(Collected data entries)
--*--

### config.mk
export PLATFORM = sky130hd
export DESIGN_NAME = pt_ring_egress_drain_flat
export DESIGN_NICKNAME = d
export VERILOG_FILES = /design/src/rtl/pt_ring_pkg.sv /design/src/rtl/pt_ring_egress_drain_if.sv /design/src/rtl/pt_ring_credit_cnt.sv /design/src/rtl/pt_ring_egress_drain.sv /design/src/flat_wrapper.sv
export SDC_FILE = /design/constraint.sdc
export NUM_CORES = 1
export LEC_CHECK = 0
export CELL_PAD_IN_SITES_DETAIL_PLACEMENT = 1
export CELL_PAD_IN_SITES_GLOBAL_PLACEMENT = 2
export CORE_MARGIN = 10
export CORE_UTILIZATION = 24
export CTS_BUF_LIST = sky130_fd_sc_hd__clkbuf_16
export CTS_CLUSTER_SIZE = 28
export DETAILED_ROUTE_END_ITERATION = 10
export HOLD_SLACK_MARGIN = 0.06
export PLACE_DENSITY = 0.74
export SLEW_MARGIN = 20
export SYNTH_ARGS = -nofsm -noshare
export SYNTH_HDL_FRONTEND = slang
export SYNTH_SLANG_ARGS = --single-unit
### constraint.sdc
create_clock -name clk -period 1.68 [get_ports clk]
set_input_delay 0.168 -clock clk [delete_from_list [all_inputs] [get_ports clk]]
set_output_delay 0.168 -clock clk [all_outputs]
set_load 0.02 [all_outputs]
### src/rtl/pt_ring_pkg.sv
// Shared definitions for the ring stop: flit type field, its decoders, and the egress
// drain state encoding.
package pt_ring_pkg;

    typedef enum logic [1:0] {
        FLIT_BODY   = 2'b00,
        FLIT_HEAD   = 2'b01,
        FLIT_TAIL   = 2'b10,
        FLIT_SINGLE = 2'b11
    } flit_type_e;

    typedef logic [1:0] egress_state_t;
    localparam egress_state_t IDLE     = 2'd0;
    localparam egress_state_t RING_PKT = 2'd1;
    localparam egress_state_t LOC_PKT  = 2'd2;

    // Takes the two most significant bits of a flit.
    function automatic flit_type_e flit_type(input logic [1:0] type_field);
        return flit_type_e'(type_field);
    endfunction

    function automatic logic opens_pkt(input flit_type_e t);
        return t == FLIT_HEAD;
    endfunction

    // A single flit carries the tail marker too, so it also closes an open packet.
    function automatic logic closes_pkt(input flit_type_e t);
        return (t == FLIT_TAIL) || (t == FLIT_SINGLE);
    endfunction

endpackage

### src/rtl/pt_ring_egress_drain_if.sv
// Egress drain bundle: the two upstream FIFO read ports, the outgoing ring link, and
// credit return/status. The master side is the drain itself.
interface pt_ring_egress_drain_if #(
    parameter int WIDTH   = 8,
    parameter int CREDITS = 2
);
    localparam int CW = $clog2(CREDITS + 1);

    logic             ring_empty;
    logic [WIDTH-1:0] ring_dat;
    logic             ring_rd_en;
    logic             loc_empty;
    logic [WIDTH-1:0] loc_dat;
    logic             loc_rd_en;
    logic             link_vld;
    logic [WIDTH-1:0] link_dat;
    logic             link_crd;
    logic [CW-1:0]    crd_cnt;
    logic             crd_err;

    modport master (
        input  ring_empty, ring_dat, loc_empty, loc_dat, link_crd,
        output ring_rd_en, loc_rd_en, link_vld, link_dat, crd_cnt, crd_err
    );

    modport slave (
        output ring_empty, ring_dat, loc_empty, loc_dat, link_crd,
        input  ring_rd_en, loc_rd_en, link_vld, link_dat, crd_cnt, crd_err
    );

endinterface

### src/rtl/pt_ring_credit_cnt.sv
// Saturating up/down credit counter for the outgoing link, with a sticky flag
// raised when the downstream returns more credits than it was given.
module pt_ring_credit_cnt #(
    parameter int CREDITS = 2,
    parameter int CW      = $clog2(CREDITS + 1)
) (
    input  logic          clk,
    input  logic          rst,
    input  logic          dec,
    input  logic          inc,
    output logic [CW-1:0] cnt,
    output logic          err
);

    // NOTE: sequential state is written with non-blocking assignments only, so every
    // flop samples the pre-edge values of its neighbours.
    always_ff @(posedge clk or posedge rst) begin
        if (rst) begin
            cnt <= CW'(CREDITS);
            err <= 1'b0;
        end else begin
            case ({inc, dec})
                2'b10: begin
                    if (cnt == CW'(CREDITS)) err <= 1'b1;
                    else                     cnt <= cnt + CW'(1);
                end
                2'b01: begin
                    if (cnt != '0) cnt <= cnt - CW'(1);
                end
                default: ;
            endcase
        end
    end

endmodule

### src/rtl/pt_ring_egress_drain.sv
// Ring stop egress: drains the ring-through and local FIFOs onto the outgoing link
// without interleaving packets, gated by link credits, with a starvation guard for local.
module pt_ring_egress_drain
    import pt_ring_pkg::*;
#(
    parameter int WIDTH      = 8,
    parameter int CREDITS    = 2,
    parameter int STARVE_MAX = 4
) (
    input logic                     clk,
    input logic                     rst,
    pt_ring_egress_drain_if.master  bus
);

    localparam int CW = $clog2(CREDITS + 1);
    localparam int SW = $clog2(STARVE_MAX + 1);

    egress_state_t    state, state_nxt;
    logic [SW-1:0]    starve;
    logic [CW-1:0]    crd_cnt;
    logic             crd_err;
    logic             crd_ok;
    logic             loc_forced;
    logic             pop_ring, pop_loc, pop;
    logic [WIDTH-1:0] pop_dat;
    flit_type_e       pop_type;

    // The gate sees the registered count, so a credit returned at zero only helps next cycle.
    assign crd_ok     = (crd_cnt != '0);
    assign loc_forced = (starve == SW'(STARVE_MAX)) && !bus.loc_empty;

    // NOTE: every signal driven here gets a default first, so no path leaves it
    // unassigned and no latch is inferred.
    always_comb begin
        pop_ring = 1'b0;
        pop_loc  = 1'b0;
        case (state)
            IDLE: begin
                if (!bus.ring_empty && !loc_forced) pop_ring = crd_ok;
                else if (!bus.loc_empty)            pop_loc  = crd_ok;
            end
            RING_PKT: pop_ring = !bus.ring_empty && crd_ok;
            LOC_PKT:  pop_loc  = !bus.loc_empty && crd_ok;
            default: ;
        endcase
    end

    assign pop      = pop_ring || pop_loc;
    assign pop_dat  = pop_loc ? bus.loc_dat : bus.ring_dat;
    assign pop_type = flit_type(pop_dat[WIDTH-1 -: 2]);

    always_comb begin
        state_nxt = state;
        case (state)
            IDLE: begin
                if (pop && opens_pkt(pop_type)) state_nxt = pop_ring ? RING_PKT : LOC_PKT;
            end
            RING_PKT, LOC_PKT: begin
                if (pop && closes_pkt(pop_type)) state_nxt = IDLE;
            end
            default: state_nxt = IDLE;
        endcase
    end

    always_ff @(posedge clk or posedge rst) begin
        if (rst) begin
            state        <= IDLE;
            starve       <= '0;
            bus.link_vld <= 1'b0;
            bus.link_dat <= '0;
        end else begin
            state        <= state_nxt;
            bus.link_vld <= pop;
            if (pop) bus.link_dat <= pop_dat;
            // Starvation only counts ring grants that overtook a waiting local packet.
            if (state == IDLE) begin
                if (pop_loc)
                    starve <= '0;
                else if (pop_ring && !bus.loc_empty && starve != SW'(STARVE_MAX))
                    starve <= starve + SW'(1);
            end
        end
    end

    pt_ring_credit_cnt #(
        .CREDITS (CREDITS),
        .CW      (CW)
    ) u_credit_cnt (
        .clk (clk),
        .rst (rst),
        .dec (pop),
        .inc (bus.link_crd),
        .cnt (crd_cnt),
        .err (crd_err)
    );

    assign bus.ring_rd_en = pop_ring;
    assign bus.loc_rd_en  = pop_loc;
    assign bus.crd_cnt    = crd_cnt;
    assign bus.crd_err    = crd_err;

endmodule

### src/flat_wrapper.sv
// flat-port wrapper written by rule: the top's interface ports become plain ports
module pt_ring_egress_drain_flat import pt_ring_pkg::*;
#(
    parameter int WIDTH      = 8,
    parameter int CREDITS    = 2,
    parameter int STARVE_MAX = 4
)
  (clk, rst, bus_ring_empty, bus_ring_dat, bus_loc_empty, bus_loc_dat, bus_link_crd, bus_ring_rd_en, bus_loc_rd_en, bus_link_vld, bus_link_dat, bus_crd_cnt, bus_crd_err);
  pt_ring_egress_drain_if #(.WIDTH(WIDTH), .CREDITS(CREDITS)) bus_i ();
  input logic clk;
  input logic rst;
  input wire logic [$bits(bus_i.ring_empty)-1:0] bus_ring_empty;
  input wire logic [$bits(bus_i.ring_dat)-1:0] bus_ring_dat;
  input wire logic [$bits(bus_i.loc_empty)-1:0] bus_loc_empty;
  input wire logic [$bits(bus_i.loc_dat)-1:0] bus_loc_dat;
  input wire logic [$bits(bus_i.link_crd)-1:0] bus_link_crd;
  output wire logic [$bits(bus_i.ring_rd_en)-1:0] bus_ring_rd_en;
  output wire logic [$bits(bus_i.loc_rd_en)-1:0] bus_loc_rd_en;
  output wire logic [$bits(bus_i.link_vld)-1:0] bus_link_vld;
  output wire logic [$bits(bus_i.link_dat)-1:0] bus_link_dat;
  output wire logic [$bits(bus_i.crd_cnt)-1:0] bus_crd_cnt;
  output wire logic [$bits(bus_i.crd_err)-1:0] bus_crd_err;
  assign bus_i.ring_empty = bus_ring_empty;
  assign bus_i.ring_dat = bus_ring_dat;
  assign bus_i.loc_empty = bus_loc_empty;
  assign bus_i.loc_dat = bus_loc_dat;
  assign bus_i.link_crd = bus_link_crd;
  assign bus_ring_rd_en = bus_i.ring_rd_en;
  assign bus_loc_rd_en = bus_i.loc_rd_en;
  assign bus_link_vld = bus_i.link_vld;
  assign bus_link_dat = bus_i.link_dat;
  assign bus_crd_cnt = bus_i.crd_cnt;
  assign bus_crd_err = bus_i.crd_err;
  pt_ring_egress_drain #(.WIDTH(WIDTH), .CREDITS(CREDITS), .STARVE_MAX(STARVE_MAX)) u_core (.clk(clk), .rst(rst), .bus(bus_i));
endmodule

--*--

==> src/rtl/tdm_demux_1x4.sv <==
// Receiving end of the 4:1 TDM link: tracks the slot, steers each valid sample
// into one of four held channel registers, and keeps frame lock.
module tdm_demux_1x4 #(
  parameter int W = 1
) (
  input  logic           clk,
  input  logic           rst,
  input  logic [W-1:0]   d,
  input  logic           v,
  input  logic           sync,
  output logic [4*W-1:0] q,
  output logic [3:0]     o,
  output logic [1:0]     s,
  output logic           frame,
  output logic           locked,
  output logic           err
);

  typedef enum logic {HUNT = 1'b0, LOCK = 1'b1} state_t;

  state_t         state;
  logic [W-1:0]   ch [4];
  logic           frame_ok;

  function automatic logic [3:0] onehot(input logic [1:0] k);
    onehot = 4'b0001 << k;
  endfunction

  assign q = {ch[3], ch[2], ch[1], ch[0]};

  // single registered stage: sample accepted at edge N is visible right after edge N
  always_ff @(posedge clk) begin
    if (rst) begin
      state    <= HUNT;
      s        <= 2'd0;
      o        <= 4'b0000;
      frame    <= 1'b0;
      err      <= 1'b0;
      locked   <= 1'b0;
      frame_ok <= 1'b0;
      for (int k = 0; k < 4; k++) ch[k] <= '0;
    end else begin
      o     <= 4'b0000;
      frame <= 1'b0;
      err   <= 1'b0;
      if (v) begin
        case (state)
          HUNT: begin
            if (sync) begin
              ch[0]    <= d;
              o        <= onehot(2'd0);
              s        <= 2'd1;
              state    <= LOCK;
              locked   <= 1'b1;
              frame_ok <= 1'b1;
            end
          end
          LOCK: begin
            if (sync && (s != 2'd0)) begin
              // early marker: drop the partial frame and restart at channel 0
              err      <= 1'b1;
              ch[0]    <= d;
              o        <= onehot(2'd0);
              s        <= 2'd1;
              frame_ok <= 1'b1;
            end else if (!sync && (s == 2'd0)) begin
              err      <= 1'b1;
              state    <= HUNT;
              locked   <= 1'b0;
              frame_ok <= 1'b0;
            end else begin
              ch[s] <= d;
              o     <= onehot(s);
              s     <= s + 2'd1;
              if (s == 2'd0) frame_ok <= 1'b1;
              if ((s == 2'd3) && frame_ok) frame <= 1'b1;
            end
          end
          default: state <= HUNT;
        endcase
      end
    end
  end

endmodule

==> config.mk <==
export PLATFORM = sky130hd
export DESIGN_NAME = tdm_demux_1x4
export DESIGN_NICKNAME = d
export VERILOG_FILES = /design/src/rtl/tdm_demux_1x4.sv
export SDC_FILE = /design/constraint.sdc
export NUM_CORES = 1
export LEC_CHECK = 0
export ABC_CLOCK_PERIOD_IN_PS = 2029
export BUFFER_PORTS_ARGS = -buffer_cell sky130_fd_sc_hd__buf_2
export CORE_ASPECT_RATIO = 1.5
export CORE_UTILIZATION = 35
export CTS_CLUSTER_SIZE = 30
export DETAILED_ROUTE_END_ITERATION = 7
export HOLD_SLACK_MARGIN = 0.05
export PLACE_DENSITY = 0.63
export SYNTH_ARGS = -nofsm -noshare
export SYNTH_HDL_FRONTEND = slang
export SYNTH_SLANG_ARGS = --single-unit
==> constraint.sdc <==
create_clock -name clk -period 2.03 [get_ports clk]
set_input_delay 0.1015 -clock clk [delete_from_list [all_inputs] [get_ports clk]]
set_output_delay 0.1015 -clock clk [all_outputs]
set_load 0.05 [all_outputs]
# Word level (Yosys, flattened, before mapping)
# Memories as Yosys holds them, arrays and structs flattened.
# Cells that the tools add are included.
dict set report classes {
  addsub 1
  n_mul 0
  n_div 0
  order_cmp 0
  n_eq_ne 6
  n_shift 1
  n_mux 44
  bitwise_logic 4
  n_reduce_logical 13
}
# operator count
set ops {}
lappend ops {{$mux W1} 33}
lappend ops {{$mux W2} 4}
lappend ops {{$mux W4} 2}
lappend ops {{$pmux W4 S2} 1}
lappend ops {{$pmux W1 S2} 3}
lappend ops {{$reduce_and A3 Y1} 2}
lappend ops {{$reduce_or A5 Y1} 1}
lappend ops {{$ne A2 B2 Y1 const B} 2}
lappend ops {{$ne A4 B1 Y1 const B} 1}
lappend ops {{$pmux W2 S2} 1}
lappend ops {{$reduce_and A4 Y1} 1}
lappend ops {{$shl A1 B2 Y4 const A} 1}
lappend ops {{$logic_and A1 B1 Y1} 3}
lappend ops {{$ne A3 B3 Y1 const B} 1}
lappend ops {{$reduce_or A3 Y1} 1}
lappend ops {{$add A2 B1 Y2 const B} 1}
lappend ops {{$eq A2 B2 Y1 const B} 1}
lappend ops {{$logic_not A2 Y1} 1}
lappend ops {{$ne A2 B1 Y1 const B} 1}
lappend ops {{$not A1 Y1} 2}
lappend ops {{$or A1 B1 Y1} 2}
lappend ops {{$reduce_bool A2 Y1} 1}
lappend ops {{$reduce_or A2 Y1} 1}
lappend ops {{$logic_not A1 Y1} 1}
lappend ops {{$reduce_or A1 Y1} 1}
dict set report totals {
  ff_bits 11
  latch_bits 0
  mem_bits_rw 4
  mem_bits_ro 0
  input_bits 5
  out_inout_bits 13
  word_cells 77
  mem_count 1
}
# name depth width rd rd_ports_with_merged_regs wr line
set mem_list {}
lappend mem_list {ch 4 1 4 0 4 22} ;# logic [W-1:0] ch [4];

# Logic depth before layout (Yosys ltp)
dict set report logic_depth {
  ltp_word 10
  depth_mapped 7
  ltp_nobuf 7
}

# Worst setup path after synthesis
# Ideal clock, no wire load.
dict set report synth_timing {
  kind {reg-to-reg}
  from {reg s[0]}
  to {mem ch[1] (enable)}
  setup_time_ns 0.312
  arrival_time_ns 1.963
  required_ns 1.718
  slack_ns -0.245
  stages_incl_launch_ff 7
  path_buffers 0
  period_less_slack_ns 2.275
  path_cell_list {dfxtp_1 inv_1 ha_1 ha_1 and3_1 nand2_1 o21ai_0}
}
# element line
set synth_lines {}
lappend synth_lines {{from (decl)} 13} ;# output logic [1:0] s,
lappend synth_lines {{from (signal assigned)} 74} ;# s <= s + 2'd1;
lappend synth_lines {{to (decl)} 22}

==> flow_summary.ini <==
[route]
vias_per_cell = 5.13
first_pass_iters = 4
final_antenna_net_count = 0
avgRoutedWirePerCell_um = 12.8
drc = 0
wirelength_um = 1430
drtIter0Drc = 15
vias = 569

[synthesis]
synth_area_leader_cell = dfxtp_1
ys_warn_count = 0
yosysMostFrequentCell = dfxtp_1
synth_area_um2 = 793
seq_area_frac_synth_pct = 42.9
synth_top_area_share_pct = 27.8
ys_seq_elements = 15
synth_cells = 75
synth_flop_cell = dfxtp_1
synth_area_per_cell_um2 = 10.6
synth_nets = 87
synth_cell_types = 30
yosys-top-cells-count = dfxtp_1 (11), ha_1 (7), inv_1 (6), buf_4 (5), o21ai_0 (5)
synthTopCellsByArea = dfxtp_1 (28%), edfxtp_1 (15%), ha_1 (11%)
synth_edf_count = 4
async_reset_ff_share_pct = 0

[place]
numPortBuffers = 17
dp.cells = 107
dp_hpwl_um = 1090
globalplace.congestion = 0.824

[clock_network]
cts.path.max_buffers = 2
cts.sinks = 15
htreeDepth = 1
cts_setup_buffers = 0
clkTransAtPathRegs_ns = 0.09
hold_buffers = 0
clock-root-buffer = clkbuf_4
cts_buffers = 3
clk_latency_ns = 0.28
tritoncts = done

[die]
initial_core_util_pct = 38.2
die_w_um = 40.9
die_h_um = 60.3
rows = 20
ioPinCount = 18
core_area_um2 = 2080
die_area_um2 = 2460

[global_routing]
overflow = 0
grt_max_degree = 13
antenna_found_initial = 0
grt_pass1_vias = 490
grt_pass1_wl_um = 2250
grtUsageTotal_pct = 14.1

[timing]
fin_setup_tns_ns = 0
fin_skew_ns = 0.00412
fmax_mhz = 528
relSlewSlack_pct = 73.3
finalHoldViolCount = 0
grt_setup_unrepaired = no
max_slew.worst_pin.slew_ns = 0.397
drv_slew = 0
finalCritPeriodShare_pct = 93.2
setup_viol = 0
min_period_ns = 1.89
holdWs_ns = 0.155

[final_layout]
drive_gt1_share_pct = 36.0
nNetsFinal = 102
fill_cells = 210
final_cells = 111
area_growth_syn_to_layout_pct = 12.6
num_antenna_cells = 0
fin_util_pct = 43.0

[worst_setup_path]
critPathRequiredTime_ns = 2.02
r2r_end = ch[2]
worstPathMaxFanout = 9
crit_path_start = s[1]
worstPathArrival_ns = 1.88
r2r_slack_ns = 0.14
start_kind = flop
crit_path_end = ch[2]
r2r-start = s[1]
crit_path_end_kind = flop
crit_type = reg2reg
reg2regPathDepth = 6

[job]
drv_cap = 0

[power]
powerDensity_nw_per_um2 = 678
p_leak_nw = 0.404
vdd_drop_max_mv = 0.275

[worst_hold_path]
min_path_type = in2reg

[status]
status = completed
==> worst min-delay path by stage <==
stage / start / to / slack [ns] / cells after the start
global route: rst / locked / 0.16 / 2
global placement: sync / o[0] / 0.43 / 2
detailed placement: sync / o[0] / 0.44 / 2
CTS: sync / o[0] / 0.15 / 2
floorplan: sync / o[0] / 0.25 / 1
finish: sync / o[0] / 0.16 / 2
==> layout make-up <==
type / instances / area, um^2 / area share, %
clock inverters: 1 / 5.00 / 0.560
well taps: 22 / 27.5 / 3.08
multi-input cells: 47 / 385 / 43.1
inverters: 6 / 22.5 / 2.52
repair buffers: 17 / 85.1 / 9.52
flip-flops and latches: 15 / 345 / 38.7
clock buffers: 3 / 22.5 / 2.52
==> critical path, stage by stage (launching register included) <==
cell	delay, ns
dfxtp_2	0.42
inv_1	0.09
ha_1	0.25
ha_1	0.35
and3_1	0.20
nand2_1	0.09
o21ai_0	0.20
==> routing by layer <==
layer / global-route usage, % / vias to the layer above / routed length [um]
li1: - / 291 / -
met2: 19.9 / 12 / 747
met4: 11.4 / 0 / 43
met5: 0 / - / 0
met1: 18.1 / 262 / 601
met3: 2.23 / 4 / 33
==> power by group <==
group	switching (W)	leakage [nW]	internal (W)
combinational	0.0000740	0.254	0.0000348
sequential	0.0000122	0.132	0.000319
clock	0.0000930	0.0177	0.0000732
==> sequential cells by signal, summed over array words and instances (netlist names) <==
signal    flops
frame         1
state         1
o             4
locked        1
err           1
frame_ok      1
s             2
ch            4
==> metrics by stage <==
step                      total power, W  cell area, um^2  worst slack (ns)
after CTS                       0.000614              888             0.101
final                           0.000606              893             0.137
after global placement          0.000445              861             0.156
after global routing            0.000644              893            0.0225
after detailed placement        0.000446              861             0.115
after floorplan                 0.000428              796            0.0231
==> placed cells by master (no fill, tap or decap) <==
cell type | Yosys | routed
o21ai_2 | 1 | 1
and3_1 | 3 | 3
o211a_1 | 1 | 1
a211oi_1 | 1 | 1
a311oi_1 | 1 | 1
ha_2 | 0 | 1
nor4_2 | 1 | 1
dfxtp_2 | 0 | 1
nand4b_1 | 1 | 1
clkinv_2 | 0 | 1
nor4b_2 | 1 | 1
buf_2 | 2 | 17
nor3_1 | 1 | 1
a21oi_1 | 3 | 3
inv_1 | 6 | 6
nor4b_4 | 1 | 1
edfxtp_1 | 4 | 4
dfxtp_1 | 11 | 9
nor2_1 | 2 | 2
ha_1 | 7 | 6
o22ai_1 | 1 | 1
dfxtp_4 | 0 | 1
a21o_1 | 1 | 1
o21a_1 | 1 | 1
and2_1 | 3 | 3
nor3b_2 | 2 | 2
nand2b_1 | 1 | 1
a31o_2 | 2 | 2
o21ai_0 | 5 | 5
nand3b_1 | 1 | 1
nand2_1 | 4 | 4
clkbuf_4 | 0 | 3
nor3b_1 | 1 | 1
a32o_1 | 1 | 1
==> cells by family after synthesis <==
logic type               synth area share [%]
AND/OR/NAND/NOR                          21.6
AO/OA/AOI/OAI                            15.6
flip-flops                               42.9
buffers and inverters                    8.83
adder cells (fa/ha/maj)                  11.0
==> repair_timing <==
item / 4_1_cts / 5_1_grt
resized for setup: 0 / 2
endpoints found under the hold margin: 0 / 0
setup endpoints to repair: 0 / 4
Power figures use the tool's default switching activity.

--*--

WORK TO BE COMPLETED: Reproduce every line above containing "flip".

YOUR SOLUTION:
flip-flops and latches: 15 / 345 / 38.7
flip-flops                               42.9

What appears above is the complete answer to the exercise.